:: EXERCISE PROMPT ::
Within the listing below, please copy exactly the lines between the line holding "r_mplier <= w_b;" and the line holding "else if (r_state == c_MUL_BUSY) begin", inclusive.

### INFORMATION

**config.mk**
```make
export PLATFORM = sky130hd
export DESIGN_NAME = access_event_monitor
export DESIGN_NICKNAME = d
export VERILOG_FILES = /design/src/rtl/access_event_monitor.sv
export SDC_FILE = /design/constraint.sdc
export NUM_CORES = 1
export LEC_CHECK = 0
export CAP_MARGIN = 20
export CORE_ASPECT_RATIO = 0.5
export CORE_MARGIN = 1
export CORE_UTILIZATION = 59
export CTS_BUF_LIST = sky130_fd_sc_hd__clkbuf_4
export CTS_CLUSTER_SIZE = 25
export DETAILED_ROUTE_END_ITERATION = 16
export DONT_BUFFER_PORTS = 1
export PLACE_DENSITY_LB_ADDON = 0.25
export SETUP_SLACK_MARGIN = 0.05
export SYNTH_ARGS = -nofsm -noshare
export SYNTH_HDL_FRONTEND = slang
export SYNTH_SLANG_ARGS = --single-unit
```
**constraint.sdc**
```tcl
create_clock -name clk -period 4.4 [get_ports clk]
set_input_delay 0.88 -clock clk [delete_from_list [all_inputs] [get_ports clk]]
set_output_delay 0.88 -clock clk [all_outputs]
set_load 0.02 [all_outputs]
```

######
### INFORMATION

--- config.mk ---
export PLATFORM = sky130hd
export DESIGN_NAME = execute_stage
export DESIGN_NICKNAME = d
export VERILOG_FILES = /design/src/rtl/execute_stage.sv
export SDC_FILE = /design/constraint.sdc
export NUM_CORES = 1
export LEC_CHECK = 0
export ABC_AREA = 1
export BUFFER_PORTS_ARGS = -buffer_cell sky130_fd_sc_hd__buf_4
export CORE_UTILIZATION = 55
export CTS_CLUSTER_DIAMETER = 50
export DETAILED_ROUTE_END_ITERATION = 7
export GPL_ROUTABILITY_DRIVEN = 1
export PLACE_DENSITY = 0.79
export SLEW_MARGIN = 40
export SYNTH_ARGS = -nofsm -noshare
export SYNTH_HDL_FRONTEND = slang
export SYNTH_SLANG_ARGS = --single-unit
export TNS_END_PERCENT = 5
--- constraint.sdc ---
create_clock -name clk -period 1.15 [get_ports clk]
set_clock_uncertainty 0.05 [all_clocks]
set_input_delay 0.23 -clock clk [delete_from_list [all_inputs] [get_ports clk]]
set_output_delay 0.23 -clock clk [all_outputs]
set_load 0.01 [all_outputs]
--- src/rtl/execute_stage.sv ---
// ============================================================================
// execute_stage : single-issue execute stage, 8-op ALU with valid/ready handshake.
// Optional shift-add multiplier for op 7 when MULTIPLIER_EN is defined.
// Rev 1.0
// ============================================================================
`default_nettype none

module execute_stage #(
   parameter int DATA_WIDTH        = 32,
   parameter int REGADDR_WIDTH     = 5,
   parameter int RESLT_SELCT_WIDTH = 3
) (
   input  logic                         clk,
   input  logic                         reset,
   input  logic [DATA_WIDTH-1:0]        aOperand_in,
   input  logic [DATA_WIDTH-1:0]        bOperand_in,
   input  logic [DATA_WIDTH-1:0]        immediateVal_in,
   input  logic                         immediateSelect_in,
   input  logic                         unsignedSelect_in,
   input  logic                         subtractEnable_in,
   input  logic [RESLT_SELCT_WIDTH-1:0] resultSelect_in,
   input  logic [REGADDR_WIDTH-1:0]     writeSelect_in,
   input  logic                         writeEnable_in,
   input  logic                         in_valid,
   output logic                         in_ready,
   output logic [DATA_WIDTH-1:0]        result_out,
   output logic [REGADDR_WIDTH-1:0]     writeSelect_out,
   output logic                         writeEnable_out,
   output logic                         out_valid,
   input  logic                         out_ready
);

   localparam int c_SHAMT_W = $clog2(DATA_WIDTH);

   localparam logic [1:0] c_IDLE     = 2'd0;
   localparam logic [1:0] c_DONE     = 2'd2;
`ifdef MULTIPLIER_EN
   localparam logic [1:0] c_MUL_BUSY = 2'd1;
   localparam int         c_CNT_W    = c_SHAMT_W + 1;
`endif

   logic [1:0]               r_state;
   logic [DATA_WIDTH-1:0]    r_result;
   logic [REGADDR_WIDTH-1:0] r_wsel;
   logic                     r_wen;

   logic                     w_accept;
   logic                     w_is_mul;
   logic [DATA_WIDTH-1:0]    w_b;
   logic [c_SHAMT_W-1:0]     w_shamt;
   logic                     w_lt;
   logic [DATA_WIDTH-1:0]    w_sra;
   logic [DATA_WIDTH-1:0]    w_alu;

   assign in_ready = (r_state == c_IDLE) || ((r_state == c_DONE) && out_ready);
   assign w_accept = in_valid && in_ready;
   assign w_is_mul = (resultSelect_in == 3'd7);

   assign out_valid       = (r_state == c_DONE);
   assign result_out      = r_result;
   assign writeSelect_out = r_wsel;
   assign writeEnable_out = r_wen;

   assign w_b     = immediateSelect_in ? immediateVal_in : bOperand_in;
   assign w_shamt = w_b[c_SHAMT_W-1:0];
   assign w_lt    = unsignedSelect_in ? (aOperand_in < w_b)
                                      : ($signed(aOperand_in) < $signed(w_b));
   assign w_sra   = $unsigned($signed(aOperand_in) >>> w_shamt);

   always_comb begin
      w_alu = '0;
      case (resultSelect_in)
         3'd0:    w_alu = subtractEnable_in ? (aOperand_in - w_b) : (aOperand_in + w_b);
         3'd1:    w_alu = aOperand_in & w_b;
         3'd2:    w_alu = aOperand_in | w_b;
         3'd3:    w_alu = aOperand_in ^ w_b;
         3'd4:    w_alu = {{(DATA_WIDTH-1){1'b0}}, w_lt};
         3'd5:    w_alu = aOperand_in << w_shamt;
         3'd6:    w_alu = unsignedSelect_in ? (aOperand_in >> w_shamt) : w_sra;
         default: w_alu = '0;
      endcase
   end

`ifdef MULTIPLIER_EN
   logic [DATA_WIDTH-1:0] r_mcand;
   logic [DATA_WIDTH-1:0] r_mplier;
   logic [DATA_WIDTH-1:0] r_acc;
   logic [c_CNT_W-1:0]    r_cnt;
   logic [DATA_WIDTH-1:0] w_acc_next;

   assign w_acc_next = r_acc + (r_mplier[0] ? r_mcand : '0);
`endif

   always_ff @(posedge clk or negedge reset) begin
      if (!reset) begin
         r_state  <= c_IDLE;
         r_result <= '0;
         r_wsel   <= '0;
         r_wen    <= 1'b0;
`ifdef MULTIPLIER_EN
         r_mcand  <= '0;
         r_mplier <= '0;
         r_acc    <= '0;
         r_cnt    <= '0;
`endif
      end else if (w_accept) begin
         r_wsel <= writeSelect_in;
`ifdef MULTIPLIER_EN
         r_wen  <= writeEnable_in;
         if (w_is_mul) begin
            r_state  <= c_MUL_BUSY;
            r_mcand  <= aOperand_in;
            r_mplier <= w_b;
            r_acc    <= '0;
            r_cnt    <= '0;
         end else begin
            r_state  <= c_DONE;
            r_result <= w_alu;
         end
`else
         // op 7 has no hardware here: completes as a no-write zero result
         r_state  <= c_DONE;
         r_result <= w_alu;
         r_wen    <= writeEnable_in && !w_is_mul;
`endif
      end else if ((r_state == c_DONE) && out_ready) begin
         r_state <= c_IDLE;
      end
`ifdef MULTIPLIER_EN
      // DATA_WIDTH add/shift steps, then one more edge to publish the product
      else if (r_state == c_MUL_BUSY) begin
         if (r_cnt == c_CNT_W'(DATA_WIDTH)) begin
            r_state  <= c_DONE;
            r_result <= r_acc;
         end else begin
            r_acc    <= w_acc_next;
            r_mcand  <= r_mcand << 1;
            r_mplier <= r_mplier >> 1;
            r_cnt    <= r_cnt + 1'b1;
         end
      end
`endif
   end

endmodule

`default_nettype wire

######

:: SOLUTION TO THIS TASK ::
            r_mplier <= w_b;
            r_acc    <= '0;
            r_cnt    <= '0;
         end else begin
            r_state  <= c_DONE;
            r_result <= w_alu;
         end
`else
         // op 7 has no hardware here: completes as a no-write zero result
         r_state  <= c_DONE;
         r_result <= w_alu;
         r_wen    <= writeEnable_in && !w_is_mul;
`endif
      end else if ((r_state == c_DONE) && out_ready) begin
         r_state <= c_IDLE;
      end
`ifdef MULTIPLIER_EN
      // DATA_WIDTH add/shift steps, then one more edge to publish the product
      else if (r_state == c_MUL_BUSY) begin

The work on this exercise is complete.